Journalism – Stephen Glass:

Stephen Glass was an American serial fabrication specialist or as they call it in the trade, a journalist, working for The New Republic from 1995 to 1998. He was a rising star in the profession, a young Turk with a strong work ethic but he was manipulative and emotionally controlling towards his superiors. And just about everything he wrote was a lie. For his severe allergic reaction to telling truth, he was fired from The New Republic in 1998.

Buzz Bissinger in Vanity Fair wrote, “The New Republic, after an investigation involving a substantial portion of its editorial staff, would ultimately acknowledge fabrications in 27 of the 41 bylined pieces that Glass had written for the magazine in the two-and-a-half-year period between December 1995 and May 1998. In Manhattan, John F. Kennedy Jr., editor of George, [Glass contributed to other publications while working full time at The New Republic including George] would write a personal letter to Vernon Jordan apologizing for Glass’s conjuring up two sources who had made juicy and emphatic remarks about the sexual proclivities of the presidential adviser and his boss. At Harper’s, Glass would be dismissed from his contract after a story he had written about phone psychics, which contained 13 first-name sources, could not be verified.”

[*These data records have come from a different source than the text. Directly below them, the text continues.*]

--- src/flat_wrapper.sv ---
// flat-port wrapper written by rule: the top's interface ports become plain ports
module ternary_exec_monitor_flat import ternary_exec_monitor_pkg::*;
#(
    parameter int TRITS          = 9,
    parameter int BIN_W          = 16,
    parameter int HALT_CYCLES    = 5,
    parameter int TIMEOUT_CYCLES = 1000,
    parameter int CNT_W          = 32,
    parameter int FETCH_STATE    = 0
)
  (clock, reset, bus_executing, bus_clear, bus_pc, bus_cpu_state, bus_conv_start, bus_conv_in, bus_status, bus_done, bus_cycle_count, bus_conv_busy, bus_conv_done, bus_conv_out, bus_conv_invalid);
  ternary_exec_monitor_if #(.TRITS(TRITS), .BIN_W(BIN_W), .CNT_W(CNT_W)) bus_i ();
  input logic clock;
  input logic reset;
  input wire logic [$bits(bus_i.executing)-1:0] bus_executing;
  input wire logic [$bits(bus_i.clear)-1:0] bus_clear;
  input wire logic [$bits(bus_i.pc)-1:0] bus_pc;
  input wire logic [$bits(bus_i.cpu_state)-1:0] bus_cpu_state;
  input wire logic [$bits(bus_i.conv_start)-1:0] bus_conv_start;
  input wire logic [$bits(bus_i.conv_in)-1:0] bus_conv_in;
  output wire logic [$bits(bus_i.status)-1:0] bus_status;
  output wire logic [$bits(bus_i.done)-1:0] bus_done;
  output wire logic [$bits(bus_i.cycle_count)-1:0] bus_cycle_count;
  output wire logic [$bits(bus_i.conv_busy)-1:0] bus_conv_busy;
  output wire logic [$bits(bus_i.conv_done)-1:0] bus_conv_done;
  output wire logic [$bits(bus_i.conv_out)-1:0] bus_conv_out;
  output wire logic [$bits(bus_i.conv_invalid)-1:0] bus_conv_invalid;
  assign bus_i.executing = bus_executing;
  assign bus_i.clear = bus_clear;
  assign bus_i.pc = bus_pc;
  assign bus_i.cpu_state = bus_cpu_state;
  assign bus_i.conv_start = bus_conv_start;
  assign bus_i.conv_in = bus_conv_in;
  assign bus_status = bus_i.status;
  assign bus_done = bus_i.done;
  assign bus_cycle_count = bus_i.cycle_count;
  assign bus_conv_busy = bus_i.conv_busy;
  assign bus_conv_done = bus_i.conv_done;
  assign bus_conv_out = bus_i.conv_out;
  assign bus_conv_invalid = bus_i.conv_invalid;
  ternary_exec_monitor #(.TRITS(TRITS), .BIN_W(BIN_W), .HALT_CYCLES(HALT_CYCLES), .TIMEOUT_CYCLES(TIMEOUT_CYCLES), .CNT_W(CNT_W), .FETCH_STATE(FETCH_STATE)) u_core (.clock(clock), .reset(reset), .bus(bus_i));
endmodule
$ cat src/rtl/ro_puf_pkg.sv
// Shared types and sizes for the ring-oscillator PUF challenge sequencer.
package ro_puf_pkg;

    localparam int unsigned NUM_RO   = 16;
    localparam int unsigned RO_IDX_W = $clog2(NUM_RO);
    localparam int unsigned CHAL_W   = 2 * RO_IDX_W;

    typedef enum logic [2:0] {
        ST_IDLE,
        ST_SETTLE,
        ST_COUNT,
        ST_COMPARE,
        ST_DONE
    } ro_puf_state_t;

endpackage

$ cat src/rtl/ro_edge_counter.sv
// Synchronizes one multiplexed oscillator output and counts its rising edges,
// saturating at the counter maximum.
module ro_edge_counter #(
    parameter int unsigned CNT_W = 16
) (
    input  logic             clk,
    input  logic             rst_n,
    input  logic             ro,
    input  logic             clr,
    input  logic             en,
    output logic [CNT_W-1:0] count
);

    localparam logic [CNT_W-1:0] CNT_MAX = '1;

    logic sync1;
    logic sync2;
    logic prev;
    logic rise;

    assign rise = sync2 & ~prev;

    always_ff @(posedge clk or negedge rst_n) begin
        if (!rst_n) begin
            sync1 <= 1'b0;
            sync2 <= 1'b0;
            prev  <= 1'b0;
            count <= '0;
        end else begin
            sync1 <= ro;
            sync2 <= sync1;
            prev  <= sync2;
            if (clr) begin
                count <= '0;
            end else if (en && rise && (count != CNT_MAX)) begin
                count <= count + CNT_W'(1);
            end
        end
    end

endmodule

$ cat src/rtl/ro_puf_ctrl.sv
// Challenge sequencer: selects two oscillators, settles, counts edges over a
// fixed window and compares the counts into one response bit.
module ro_puf_ctrl
    import ro_puf_pkg::*;
#(
    parameter int unsigned SETTLE_CYCLES = 16,
    parameter int unsigned WINDOW_CYCLES = 1024,
    parameter int unsigned CNT_W         = 16
) (
    input  logic                clk,
    input  logic                rst_n,
    input  logic                start,
    input  logic [CHAL_W-1:0]   challenge,
    input  logic                ro_a,
    input  logic                ro_b,
    output logic [RO_IDX_W-1:0] sel_a,
    output logic [RO_IDX_W-1:0] sel_b,
    output logic                ro_en,
    output logic                busy,
    output logic                done,
    output logic                response,
    output logic                tie,
    output logic                err,
    output logic [CNT_W-1:0]    count_a,
    output logic [CNT_W-1:0]    count_b
);

    localparam int unsigned MAX_CYC = (WINDOW_CYCLES > SETTLE_CYCLES) ? WINDOW_CYCLES : SETTLE_CYCLES;
    localparam int unsigned TMR_W   = $clog2(MAX_CYC) + 1;

    ro_puf_state_t          state;
    logic [TMR_W-1:0]       tmr;
    logic [RO_IDX_W-1:0]    idx_a;
    logic [RO_IDX_W-1:0]    idx_b;
    logic                   cnt_clr;
    logic                   cnt_en;

    assign idx_a   = challenge[CHAL_W-1:RO_IDX_W];
    assign idx_b   = challenge[RO_IDX_W-1:0];
    assign cnt_clr = (state == ST_IDLE) && start;
    assign cnt_en  = (state == ST_COUNT);

    ro_edge_counter #(.CNT_W(CNT_W)) u_cnt_a (
        .clk   (clk),
        .rst_n (rst_n),
        .ro    (ro_a),
        .clr   (cnt_clr),
        .en    (cnt_en),
        .count (count_a)
    );

    ro_edge_counter #(.CNT_W(CNT_W)) u_cnt_b (
        .clk   (clk),
        .rst_n (rst_n),
        .ro    (ro_b),
        .clr   (cnt_clr),
        .en    (cnt_en),
        .count (count_b)
    );

    always_ff @(posedge clk or negedge rst_n) begin
        if (!rst_n) begin
            state    <= ST_IDLE;
            tmr      <= '0;
            sel_a    <= '0;
            sel_b    <= '0;
            ro_en    <= 1'b0;
            busy     <= 1'b0;
            done     <= 1'b0;
            response <= 1'b0;
            tie      <= 1'b0;
            err      <= 1'b0;
        end else begin
            done <= 1'b0;
            case (state)
                ST_IDLE: begin
                    if (start) begin
                        tmr      <= '0;
                        response <= 1'b0;
                        tie      <= 1'b0;
                        // Same oscillator on both sides would compare a ring against itself.
                        if (idx_a == idx_b) begin
                            err   <= 1'b1;
                            done  <= 1'b1;
                            state <= ST_DONE;
                        end else begin
                            err   <= 1'b0;
                            sel_a <= idx_a;
                            sel_b <= idx_b;
                            ro_en <= 1'b1;
                            busy  <= 1'b1;
                            state <= ST_SETTLE;
                        end
                    end
                end
                ST_SETTLE: begin
                    if (tmr == TMR_W'(SETTLE_CYCLES - 1)) begin
                        tmr   <= '0;
                        state <= ST_COUNT;
                    end else begin
                        tmr <= tmr + TMR_W'(1);
                    end
                end
                ST_COUNT: begin
                    if (tmr == TMR_W'(WINDOW_CYCLES - 1)) begin
                        ro_en <= 1'b0;
                        state <= ST_COMPARE;
                    end else begin
                        tmr <= tmr + TMR_W'(1);
                    end
                end
                ST_COMPARE: begin
                    response <= (count_a > count_b);
                    tie      <= (count_a == count_b);
                    busy     <= 1'b0;
                    done     <= 1'b1;
                    state    <= ST_DONE;
                end
                ST_DONE: begin
                    state <= ST_IDLE;
                end
                default: begin
                    state <= ST_IDLE;
                end
            endcase
        end
    end

endmodule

A 2003 critically acclaimed biographical movie covering Glass’s scandal as a journalist, Shattered Glass, explores what happens when a profession loses the public’s trust. Except it never really answers that question or even why Glass could not tell the truth. Other than that, the audiences loved it.

He currently works as a paralegal at the law firm Carpenter, Zuckerman & Rowley, serving as the director of special projects and trial-team coordinator.